No setor de cardiologia pediátrica do Hospital das Clínicas da Faculdade de Medicina de Botucatu (HCFMB), cerca de 70% dos encaminhamentos são devidos ao sopro cardíaco. Muitos pais se preocupam quando os filhos são diagnosticados com sopro e segundo dados da literatura médica, até 80% das crianças podem apresentar esta característica em algum momento da vida.
Conforme explica o especialista em cardiologia pediátrica, Rossano César Bonatto, o sopro não é doença. “O diagnóstico de sopro cardíaco em crianças frequentemente causa apreensão e estresse aos familiares, pois muitas vezes o sopro cardíaco é relacionado a alterações cardíacas. Entretanto, o sopro cardíaco por si só não significa doença, ele é um sinal clínico, um som, semelhante a um sopro de ar, que é audível durante o exame físico (ausculta do coração). Ele é causado pelo aumento na velocidade do fluxo do sangue, modificando-o de fluxo laminar para turbilhonar. Imagine o fluxo de água de uma torneira. Caso a torneira seja aberta com a saída de pequena quantidade de água, o barulho da água saindo pela torneira não é ouvido com facilidade, porém se a torneira for aberta com a saída de grande quantidade de água, o barulho da saída da água é facilmente ouvido. O mecanismo é parecido”, explica.
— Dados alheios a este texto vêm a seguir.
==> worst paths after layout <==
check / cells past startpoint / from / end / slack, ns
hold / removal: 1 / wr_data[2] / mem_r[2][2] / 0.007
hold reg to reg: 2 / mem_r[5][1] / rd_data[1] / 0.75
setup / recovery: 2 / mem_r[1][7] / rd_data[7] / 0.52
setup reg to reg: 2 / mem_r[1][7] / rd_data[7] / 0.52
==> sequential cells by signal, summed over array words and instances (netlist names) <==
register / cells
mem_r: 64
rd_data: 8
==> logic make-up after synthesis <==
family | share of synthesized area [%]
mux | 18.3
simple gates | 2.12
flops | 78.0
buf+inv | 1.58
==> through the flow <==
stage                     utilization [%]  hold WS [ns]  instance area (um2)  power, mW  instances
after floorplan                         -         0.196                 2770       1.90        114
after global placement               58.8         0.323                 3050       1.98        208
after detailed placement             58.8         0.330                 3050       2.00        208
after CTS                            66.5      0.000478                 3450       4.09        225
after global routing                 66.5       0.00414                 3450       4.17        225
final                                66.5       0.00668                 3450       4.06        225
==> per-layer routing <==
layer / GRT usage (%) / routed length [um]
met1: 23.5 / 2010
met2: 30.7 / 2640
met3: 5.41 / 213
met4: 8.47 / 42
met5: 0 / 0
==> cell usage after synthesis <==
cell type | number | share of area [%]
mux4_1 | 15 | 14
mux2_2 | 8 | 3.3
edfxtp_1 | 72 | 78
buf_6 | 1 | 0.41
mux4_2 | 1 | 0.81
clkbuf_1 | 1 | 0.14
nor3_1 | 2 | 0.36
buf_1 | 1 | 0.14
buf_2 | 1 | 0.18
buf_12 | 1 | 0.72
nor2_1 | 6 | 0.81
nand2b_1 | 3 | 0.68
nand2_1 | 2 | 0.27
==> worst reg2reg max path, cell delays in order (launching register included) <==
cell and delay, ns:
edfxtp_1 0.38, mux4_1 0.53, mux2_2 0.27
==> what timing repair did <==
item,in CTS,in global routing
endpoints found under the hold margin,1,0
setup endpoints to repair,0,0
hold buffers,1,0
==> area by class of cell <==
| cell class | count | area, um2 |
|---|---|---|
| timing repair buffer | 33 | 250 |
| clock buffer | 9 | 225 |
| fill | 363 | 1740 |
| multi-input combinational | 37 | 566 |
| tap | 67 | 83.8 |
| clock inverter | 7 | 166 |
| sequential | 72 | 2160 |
## src/hdl/hpe_pkg.sv

```systemverilog
// Shared widths, code bases and field types for the hold-and-modify pixel encoder.
`timescale 1ns / 1ps

package hpe_pkg;

	localparam int unsigned COORD_W  = 9;
	localparam int unsigned COLOUR_W = 8;
	localparam int unsigned CHAN_W   = 6;
	localparam int unsigned CODE_W   = 8;
	localparam int unsigned OFFSET_W = 15;
	localparam int unsigned BITPOS_W = 3;
	// wide enough for (512/4) * (511 + 2) + 511/4 before wrapping to OFFSET_W
	localparam int unsigned OFFSET_CALC_W = 19;

	typedef logic [COORD_W-1:0]  coord_t;
	typedef logic [COLOUR_W-1:0] colour_t;
	typedef logic [CHAN_W-1:0]   chan_t;
	typedef logic [CODE_W-1:0]   code_t;
	typedef logic [OFFSET_W-1:0] offset_t;
	typedef logic [BITPOS_W-1:0] bitpos_t;

	// six-plane code bases
	localparam code_t HAM6_RED   = 8'h20;
	localparam code_t HAM6_GREEN = 8'h30;
	localparam code_t HAM6_BLUE  = 8'h10;
	// extended code bases
	localparam code_t EXT_RED    = 8'h80;
	localparam code_t EXT_GREEN  = 8'hC0;
	localparam code_t EXT_BLUE   = 8'h40;

	// smallest code a written pixel can carry
	localparam code_t CODE_MIN = HAM6_BLUE;

endpackage

```

## src/hdl/ham_pixel_encoder.sv

```systemverilog
// Hold-and-modify pixel encoder: input register, single-pass encode, result register.
//
// Pixels arrive on the pixel channel (pixel_valid / pixel_stall) with their
// position and 8-bit RGB. Each accepted pixel gives exactly one result on the
// result channel (result_valid / result_stall): pixel_written, the code, the
// byte offset within each bitplane and the first bit position. A pixel
// outside LINE_PIXELS x LINE_COUNT gives a result with every field zero.
// Each pixel is registered first in the input register and then in the result
// register, after which result valid rises; one pixel per cycle is sustained
// while the receiver does not stall. The held colour is updated as an on-screen
// pixel moves from the input register into the result register, so the next
// pixel sees it in the following cycle.
// When the receiver stalls, the result holds; the input register still takes
// one more pixel, after which pixel_stall rises until the result is taken.
// The user writes extended_mode over the mode channel (mode_ready is always high),
// and only while no pixel is in flight; the block itself does not enforce this.
// Reset empties both registers, clears the held colour and line tracking and
// selects six-plane mode.
`timescale 1ns / 1ps

module ham_pixel_encoder #(
	parameter int unsigned LINE_PIXELS = 320,
	parameter int unsigned LINE_COUNT  = 400
) (
	input  logic             clk,
	input  logic             arst_n,
	input  logic             mode_valid,
	output logic             mode_ready,
	input  logic             extended_mode,
	input  logic             pixel_valid,
	output logic             pixel_stall,
	input  hpe_pkg::coord_t  pixel_x,
	input  hpe_pkg::coord_t  pixel_y,
	input  hpe_pkg::colour_t red_in,
	input  hpe_pkg::colour_t green_in,
	input  hpe_pkg::colour_t blue_in,
	output logic             result_valid,
	input  logic             result_stall,
	output logic             pixel_written,
	output hpe_pkg::code_t   ham_code,
	output hpe_pkg::offset_t plane_byte_offset,
	output hpe_pkg::bitpos_t bit_position
);
	import hpe_pkg::*;

	localparam logic [COORD_W:0]       X_LIMIT    = (COORD_W+1)'(LINE_PIXELS);
	localparam logic [COORD_W:0]       Y_LIMIT    = (COORD_W+1)'(LINE_COUNT);
	localparam logic [OFFSET_CALC_W-1:0] ROW_BYTES = OFFSET_CALC_W'(LINE_PIXELS / 8);
	localparam logic [OFFSET_CALC_W-1:0] ROW_QUADS = OFFSET_CALC_W'(LINE_PIXELS / 4);

	logic    mode_q;
	logic    valid_s1;
	coord_t  x_s1, y_s1;
	colour_t red_s1, green_s1, blue_s1;

	chan_t  held_red_q, held_green_q, held_blue_q;
	coord_t current_line_q;
	logic   line_seen_q;

	logic    out_valid_q;
	logic    written_q;
	code_t   code_q;
	offset_t offset_q;
	bitpos_t bitpos_q;

	logic advance_out;
	logic take_s1;
	logic in_range;
	logic new_line;
	chan_t r, g, b, hr, hg, hb, dr, dg, db;
	logic pick_red, pick_green;
	code_t code_d;
	logic [OFFSET_CALC_W-1:0] offset_calc;
	bitpos_t bitpos_d;

	assign mode_ready    = 1'b1;
	assign advance_out   = !out_valid_q || !result_stall;
	assign take_s1       = valid_s1 && advance_out;
	assign pixel_stall   = valid_s1 && !advance_out;

	assign result_valid      = out_valid_q;
	assign pixel_written     = written_q;
	assign ham_code          = code_q;
	assign plane_byte_offset = offset_q;
	assign bit_position      = bitpos_q;

	always_ff @(posedge clk or negedge arst_n) begin
		if (!arst_n) begin
			mode_q <= 1'b0;
		end else if (mode_valid && mode_ready) begin
			mode_q <= extended_mode;
		end
	end

	// input register
	always_ff @(posedge clk or negedge arst_n) begin
		if (!arst_n) begin
			valid_s1 <= 1'b0;
		end else if (!pixel_stall) begin
			valid_s1 <= pixel_valid;
		end
	end

	always_ff @(posedge clk) begin
		if (!pixel_stall && pixel_valid) begin
			x_s1     <= pixel_x;
			y_s1     <= pixel_y;
			red_s1   <= red_in;
			green_s1 <= green_in;
			blue_s1  <= blue_in;
		end
	end

	// encode
	always_comb begin
		in_range = ({1'b0, x_s1} < X_LIMIT) && ({1'b0, y_s1} < Y_LIMIT);
		if (mode_q) begin
			r = red_s1[7:2];
			g = green_s1[7:2];
			b = blue_s1[7:2];
		end else begin
			r = {2'b00, red_s1[7:4]};
			g = {2'b00, green_s1[7:4]};
			b = {2'b00, blue_s1[7:4]};
		end
		new_line = !line_seen_q || (current_line_q != y_s1);
		hr = new_line ? '0 : held_red_q;
		hg = new_line ? '0 : held_green_q;
		hb = new_line ? '0 : held_blue_q;
		dr = (r > hr) ? r - hr : hr - r;
		dg = (g > hg) ? g - hg : hg - g;
		db = (b > hb) ? b - hb : hb - b;
		// ties fall to blue, then to green
		pick_red   = (dr > dg) && (dr > db);
		pick_green = !pick_red && !(dr > dg) && (dg > db);
		if (pick_red) begin
			code_d = (mode_q ? EXT_RED : HAM6_RED) + CODE_W'(r);
		end else if (pick_green) begin
			code_d = (mode_q ? EXT_GREEN : HAM6_GREEN) + CODE_W'(g);
		end else begin
			code_d = (mode_q ? EXT_BLUE : HAM6_BLUE) + CODE_W'(b);
		end
		if (mode_q) begin
			offset_calc = ROW_QUADS * (OFFSET_CALC_W'(y_s1) + OFFSET_CALC_W'(2))
				+ OFFSET_CALC_W'(x_s1[COORD_W-1:2]);
			bitpos_d = {x_s1[1:0], 1'b0};
		end else begin
			offset_calc = ROW_BYTES * OFFSET_CALC_W'(y_s1)
				+ OFFSET_CALC_W'(x_s1[COORD_W-1:3]);
			bitpos_d = x_s1[2:0];
		end
	end

	// held colour and line tracking advance only with an encoded pixel
	always_ff @(posedge clk or negedge arst_n) begin
		if (!arst_n) begin
			held_red_q     <= '0;
			held_green_q   <= '0;
			held_blue_q    <= '0;
			current_line_q <= '0;
			line_seen_q    <= 1'b0;
		end else if (take_s1 && in_range) begin
			line_seen_q    <= 1'b1;
			current_line_q <= y_s1;
			held_red_q     <= pick_red ? r : hr;
			held_green_q   <= pick_green ? g : hg;
			held_blue_q    <= (!pick_red && !pick_green) ? b : hb;
		end
	end

	// result register
	always_ff @(posedge clk or negedge arst_n) begin
		if (!arst_n) begin
			out_valid_q <= 1'b0;
		end else if (advance_out) begin
			out_valid_q <= valid_s1;
		end
	end

	always_ff @(posedge clk) begin
		if (take_s1) begin
			written_q <= in_range;
			code_q    <= in_range ? code_d : '0;
			offset_q  <= in_range ? offset_calc[OFFSET_W-1:0] : '0;
			bitpos_q  <= in_range ? bitpos_d : '0;
		end
	end

endmodule

```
O especialista afirma que existem dois tipos de sopros: os sopros inocentes, que não trazem nenhum prejuízo à saúde da criança, e o sopros patológicos, decorrentes de alterações cardíacas congênitas ou adquiridas. Vale lembrar que se a criança tiver algum problema cardíaco, ela apresentará outros sinais além do sopro, como a cianose (“rouxidão”) nos lábios e dedos das mãos e pés, e/ou cansaço quando choram ou quando fazem esforços físicos. O maior esforço físico que as crianças pequenas fazem é mamar, portanto, durante as mamadas podem apresentar cianose ou cansaço. Outros sintomas que uma criança com alterações cardíacas pode apresentar são infecções respiratórias de repetição, além de peso e crescimento insuficientes para sua idade. Caso a criança apresente esses sintomas, um médico deve ser consultado imediatamente.
Os sopros inocentes ocorrem por características pertinentes à fisiologia infantil. Segundo Bonatto, existem alguns fatores que podem contribuir para o aparecimento do sopro nas crianças. “A maior parte das crianças têm sopros cardíacos inocentes, decorrentes das características próprias da faixa etária pediátrica, tais como: frequência cardíaca mais alta, o que faz com que o sangue circule mais rapidamente; parede do tórax mais fina, portanto com menos estruturas entre o estetoscópio (aparelho utilizado para a ausculta do coração) e o coração, fazendo com que os sons sejam ouvidos mais facilmente; maior angulação das artérias quando saem do coração, colaborando para que o fluxo sanguíneo seja mais turbulento; menor viscosidade sanguínea, o que contribui para o sangue circular em maior velocidade”, comenta.
O especialista também alerta sobre outra situação que pode causar sopro inocente em crianças, como a presença de estruturas no interior do coração que vibram quando o sangue passa por elas, gerando barulho. Além disso, alguns indivíduos possuem algumas angulações no interior do coração que tornam o fluxo de sangue mais turbulento. A febre e a atividade física são as principais situações que determinam aumento da velocidade do fluxo sanguíneo em crianças, tornando o sopro cardíaco mais facilmente detectável. É muito comum a detecção de sopro cardíaco em consultas realizadas no Pronto Socorro quando o indivíduo está com quadro febril.
O médico frisa que o sopro cardíaco, na maioria das vezes, não é sinônimo de doença cardíaca. “Reitero que sopro cardíaco não é uma doença, ele é um sinal, um som que é audível durante uma consulta médica e deve ser desmistificado que o sopro, por si só, seja perigoso ou possa causar a morte. Os portadores de sopros inocentes não apresentam alterações estruturais cardíacas significativas e consequentemente não possuem risco de morte decorrente de cardiopatias estruturais”, finaliza.